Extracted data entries
━━━
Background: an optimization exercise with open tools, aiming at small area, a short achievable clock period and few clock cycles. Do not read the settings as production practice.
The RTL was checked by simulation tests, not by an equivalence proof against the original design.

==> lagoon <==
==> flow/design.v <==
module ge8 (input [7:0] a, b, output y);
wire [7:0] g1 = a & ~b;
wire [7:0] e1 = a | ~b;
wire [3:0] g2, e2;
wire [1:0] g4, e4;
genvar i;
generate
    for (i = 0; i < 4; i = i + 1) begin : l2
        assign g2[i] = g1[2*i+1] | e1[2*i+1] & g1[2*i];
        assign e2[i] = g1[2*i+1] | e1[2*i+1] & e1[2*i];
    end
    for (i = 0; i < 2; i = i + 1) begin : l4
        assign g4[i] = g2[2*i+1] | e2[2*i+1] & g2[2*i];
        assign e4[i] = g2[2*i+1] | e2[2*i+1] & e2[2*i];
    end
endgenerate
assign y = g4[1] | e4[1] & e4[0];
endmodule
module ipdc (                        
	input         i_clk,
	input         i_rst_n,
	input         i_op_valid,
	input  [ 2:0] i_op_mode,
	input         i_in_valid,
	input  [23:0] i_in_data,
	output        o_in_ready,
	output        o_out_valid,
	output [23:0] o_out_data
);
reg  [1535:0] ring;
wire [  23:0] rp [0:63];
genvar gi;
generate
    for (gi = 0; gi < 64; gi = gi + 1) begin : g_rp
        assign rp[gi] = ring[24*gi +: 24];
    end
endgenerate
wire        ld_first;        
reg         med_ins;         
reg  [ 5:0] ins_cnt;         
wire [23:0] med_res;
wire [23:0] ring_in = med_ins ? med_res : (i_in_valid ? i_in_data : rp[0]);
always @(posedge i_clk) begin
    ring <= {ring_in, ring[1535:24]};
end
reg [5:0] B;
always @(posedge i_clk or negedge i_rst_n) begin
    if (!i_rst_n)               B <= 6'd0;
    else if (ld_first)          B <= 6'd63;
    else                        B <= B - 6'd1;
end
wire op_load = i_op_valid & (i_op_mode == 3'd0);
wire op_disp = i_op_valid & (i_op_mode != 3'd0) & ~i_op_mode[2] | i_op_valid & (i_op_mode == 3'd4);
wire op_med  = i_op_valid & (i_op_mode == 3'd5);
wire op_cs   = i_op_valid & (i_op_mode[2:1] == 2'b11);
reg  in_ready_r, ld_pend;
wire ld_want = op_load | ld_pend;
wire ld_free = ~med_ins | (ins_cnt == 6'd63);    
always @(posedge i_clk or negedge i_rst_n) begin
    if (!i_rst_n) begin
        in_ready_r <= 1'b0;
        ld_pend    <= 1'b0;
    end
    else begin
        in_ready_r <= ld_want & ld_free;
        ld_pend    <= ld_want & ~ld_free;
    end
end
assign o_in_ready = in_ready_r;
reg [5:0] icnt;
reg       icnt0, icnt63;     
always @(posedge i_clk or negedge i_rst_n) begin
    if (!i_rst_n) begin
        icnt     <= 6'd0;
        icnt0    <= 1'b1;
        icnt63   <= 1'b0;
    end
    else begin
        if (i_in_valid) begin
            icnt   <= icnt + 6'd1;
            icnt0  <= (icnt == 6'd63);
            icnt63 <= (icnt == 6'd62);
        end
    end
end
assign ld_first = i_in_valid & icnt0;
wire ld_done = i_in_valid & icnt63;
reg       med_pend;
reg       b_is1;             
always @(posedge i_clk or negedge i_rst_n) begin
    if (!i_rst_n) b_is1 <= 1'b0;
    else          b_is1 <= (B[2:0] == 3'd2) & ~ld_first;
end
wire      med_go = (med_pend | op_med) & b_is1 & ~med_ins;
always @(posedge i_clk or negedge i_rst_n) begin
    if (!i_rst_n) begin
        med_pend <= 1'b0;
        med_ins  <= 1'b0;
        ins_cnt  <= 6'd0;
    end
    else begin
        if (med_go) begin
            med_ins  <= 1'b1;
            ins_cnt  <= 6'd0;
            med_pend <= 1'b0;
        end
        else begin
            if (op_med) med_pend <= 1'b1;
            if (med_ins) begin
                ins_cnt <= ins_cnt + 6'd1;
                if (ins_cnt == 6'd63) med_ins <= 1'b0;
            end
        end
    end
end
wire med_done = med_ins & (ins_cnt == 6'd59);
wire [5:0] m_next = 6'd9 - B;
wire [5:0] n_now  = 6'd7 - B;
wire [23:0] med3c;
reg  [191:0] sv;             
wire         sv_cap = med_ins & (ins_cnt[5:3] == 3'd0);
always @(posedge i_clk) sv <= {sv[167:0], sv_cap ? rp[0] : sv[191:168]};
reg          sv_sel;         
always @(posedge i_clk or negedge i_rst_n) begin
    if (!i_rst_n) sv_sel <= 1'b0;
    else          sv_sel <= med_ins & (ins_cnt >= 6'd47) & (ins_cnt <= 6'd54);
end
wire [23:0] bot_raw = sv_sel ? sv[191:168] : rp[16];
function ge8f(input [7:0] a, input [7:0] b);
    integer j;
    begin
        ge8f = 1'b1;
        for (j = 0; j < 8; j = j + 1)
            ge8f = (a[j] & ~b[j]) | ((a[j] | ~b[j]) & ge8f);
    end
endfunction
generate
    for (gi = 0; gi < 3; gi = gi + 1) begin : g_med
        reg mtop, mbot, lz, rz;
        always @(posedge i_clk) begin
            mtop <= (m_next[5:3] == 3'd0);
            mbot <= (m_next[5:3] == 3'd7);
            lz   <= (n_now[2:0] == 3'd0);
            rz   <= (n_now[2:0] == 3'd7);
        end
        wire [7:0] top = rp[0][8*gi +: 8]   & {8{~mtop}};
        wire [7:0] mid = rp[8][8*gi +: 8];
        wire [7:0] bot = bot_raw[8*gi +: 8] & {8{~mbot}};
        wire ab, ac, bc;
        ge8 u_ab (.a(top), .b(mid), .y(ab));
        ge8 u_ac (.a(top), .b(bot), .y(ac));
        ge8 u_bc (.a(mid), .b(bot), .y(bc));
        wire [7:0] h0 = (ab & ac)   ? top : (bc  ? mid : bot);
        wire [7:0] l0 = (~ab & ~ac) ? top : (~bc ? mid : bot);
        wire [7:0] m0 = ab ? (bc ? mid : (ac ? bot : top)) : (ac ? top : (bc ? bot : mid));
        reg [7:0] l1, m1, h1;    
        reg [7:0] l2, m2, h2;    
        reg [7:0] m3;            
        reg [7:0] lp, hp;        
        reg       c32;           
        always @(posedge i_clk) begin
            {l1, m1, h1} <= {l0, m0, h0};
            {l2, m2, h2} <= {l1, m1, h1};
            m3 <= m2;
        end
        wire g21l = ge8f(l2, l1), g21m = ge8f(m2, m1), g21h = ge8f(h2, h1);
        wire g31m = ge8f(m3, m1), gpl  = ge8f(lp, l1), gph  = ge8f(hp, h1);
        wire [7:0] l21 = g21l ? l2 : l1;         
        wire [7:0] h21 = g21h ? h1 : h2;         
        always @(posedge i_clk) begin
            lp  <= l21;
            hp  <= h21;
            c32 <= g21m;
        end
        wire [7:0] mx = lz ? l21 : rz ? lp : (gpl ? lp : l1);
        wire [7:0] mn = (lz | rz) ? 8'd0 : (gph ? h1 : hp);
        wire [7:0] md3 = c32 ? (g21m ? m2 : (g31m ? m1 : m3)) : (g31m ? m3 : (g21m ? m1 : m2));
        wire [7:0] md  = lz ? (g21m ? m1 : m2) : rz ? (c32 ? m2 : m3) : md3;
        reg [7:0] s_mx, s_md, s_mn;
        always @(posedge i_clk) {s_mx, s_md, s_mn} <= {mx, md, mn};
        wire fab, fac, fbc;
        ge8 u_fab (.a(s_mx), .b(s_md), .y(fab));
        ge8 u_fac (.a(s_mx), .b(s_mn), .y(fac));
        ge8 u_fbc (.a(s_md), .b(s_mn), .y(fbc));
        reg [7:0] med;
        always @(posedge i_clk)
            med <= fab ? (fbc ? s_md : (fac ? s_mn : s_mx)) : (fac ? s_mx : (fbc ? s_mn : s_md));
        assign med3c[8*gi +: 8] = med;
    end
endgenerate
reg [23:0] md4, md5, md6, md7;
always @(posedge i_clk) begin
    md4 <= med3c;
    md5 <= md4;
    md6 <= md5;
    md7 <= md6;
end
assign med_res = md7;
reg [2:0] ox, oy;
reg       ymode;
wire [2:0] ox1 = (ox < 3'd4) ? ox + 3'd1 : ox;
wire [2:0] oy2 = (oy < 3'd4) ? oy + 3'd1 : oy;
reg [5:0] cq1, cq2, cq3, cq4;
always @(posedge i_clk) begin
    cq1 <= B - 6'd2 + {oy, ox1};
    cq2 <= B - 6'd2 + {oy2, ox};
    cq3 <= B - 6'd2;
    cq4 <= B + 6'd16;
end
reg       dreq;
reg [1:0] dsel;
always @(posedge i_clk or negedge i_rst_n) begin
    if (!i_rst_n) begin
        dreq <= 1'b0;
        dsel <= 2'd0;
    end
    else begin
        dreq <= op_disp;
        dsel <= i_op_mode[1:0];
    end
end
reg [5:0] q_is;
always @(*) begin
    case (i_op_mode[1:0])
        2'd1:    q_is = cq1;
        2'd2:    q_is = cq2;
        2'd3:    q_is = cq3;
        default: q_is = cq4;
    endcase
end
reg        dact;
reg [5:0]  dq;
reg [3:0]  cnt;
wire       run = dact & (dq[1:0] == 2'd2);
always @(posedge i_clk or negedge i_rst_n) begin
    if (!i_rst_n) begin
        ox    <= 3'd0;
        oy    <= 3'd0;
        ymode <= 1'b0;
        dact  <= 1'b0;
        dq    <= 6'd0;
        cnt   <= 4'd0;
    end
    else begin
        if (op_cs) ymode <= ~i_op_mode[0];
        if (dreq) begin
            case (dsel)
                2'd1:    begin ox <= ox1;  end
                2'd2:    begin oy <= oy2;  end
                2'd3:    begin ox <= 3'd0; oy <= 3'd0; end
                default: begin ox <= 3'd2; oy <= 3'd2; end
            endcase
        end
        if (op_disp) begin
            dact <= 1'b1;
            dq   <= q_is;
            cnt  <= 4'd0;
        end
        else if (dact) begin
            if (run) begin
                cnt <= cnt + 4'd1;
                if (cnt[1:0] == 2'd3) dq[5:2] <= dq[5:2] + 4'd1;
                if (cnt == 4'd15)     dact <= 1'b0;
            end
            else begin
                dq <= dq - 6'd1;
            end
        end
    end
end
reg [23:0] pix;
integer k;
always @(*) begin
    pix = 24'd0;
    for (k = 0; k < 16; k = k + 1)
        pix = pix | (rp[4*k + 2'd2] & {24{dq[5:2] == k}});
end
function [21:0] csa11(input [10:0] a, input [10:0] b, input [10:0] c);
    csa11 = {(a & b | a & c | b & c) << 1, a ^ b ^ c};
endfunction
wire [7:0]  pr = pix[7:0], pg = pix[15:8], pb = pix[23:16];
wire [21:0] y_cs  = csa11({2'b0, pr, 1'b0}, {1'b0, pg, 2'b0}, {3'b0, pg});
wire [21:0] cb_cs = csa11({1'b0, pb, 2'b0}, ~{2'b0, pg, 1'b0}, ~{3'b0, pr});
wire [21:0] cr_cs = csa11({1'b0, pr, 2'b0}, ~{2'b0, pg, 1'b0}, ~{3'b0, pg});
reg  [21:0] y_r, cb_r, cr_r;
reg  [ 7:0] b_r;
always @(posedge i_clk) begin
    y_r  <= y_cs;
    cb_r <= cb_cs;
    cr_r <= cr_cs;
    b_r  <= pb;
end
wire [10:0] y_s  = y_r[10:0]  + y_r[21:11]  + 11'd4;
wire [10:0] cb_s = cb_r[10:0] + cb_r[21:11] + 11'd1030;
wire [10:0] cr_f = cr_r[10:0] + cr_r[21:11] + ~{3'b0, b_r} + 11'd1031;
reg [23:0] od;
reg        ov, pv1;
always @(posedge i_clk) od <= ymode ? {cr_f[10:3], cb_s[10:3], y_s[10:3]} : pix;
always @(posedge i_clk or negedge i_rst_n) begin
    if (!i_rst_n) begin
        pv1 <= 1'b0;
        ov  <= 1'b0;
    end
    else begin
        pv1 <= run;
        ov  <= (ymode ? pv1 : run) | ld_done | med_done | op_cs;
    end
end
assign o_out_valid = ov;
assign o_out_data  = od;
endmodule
━━━
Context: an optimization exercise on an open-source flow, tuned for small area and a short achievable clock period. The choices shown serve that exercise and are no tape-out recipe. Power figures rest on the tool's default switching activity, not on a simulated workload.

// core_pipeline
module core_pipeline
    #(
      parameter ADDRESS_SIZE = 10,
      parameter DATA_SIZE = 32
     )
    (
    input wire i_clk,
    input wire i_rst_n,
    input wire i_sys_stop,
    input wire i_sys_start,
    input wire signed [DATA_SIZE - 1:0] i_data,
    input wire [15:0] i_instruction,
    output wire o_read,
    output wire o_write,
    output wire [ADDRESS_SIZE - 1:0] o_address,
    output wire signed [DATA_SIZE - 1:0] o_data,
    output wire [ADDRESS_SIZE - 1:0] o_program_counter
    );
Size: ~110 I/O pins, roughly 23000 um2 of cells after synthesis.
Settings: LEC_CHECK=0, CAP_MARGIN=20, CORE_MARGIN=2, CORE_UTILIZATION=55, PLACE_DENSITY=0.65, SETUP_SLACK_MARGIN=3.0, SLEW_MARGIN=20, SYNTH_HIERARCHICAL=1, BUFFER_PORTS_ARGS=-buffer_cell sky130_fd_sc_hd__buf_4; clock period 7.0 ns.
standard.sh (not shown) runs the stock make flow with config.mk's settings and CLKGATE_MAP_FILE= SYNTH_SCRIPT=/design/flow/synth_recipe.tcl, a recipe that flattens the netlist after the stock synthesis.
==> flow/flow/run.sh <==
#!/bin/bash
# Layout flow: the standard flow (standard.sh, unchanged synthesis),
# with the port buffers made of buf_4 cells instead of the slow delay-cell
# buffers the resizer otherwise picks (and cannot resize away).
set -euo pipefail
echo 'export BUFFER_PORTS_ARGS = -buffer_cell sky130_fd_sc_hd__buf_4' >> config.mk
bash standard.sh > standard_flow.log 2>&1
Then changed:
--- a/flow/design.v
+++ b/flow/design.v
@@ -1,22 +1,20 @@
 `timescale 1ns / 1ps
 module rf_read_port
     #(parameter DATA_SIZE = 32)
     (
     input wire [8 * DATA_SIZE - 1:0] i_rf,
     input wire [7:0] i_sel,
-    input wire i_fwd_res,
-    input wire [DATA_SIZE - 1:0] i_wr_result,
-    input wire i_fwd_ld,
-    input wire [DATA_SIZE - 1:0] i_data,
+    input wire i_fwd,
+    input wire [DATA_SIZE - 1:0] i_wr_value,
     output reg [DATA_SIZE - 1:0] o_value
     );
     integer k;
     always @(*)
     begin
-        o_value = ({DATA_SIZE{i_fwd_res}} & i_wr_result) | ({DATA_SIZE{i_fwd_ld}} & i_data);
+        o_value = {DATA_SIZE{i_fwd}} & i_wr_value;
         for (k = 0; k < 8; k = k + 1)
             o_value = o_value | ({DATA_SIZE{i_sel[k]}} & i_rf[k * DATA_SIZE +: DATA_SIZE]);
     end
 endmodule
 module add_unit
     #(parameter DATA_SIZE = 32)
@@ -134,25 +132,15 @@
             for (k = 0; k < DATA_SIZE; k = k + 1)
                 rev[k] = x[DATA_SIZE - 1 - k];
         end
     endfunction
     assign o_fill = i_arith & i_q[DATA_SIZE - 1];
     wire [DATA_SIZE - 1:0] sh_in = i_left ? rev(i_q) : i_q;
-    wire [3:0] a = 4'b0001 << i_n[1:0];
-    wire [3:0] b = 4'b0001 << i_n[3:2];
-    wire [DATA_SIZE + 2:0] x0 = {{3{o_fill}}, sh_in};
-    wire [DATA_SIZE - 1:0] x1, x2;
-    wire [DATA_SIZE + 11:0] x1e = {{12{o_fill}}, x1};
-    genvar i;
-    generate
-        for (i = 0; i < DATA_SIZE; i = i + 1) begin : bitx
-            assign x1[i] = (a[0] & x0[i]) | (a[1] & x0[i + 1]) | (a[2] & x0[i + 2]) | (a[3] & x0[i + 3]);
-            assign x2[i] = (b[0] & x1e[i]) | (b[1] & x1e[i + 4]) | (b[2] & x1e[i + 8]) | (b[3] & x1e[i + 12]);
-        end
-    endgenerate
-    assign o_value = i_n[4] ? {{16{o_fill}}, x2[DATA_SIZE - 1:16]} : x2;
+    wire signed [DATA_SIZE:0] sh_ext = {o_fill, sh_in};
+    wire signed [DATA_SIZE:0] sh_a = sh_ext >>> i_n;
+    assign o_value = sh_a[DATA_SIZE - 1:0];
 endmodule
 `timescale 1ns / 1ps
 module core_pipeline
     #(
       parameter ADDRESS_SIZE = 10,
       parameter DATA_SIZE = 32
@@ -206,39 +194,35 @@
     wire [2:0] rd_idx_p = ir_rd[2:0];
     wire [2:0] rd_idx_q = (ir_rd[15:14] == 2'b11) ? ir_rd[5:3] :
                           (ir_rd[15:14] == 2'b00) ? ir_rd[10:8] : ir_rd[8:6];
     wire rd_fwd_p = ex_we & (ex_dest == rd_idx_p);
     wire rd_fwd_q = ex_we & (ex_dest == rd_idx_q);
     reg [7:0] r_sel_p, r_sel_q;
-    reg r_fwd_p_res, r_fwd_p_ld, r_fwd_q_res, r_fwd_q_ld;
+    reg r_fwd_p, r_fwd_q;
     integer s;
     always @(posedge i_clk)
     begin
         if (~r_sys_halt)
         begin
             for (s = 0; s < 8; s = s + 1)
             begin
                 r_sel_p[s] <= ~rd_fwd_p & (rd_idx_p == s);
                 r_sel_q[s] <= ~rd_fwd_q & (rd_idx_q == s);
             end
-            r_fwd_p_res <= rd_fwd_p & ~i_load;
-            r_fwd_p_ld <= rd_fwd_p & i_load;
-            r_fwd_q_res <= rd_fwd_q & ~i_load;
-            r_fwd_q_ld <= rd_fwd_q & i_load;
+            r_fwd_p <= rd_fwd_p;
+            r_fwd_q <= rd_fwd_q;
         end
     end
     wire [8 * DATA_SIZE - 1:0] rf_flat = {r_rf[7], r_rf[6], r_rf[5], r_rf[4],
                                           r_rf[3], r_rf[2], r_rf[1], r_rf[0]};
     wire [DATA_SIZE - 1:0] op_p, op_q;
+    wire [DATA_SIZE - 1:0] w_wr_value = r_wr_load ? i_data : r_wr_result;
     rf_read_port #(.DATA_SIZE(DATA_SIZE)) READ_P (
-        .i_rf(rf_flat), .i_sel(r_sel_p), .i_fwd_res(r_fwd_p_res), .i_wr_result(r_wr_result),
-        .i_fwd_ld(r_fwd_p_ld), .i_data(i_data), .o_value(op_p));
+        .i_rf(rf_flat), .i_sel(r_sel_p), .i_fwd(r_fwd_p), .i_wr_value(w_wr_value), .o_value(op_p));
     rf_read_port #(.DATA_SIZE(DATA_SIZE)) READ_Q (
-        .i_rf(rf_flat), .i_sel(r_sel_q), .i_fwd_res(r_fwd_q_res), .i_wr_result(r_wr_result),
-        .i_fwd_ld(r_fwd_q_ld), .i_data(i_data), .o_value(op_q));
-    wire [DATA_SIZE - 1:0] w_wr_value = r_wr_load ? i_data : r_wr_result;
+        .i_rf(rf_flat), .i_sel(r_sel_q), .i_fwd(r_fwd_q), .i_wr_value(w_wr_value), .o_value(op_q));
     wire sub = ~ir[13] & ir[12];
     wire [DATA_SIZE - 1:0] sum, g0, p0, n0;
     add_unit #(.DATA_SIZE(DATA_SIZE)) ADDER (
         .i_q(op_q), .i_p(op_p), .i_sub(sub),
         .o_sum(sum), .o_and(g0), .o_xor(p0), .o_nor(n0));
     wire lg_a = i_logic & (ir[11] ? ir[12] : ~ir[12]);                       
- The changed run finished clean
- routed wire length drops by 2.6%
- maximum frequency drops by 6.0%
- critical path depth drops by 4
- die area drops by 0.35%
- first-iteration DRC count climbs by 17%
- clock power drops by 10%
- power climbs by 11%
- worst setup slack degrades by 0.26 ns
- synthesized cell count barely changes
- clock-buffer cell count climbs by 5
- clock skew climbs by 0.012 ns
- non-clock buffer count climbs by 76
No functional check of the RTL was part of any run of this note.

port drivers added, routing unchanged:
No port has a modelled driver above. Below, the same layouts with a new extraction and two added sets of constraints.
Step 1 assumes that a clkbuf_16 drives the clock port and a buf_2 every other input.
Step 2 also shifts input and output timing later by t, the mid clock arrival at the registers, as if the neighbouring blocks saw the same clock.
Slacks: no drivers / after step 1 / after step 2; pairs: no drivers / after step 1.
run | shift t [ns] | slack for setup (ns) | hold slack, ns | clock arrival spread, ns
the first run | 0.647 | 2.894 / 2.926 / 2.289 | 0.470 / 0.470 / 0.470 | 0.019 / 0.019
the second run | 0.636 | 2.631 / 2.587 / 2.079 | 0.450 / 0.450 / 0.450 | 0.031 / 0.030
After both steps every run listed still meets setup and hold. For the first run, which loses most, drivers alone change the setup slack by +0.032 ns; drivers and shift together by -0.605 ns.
━━━
- _Assignment_: Copy out all lines above holding "standard".

- _Output below_:
standard.sh (not shown) runs the stock make flow with config.mk's settings and CLKGATE_MAP_FILE= SYNTH_SCRIPT=/design/flow/synth_recipe.tcl, a recipe that flattens the netlist after the stock synthesis.
# Layout flow: the standard flow (standard.sh, unchanged synthesis),
bash standard.sh > standard_flow.log 2>&1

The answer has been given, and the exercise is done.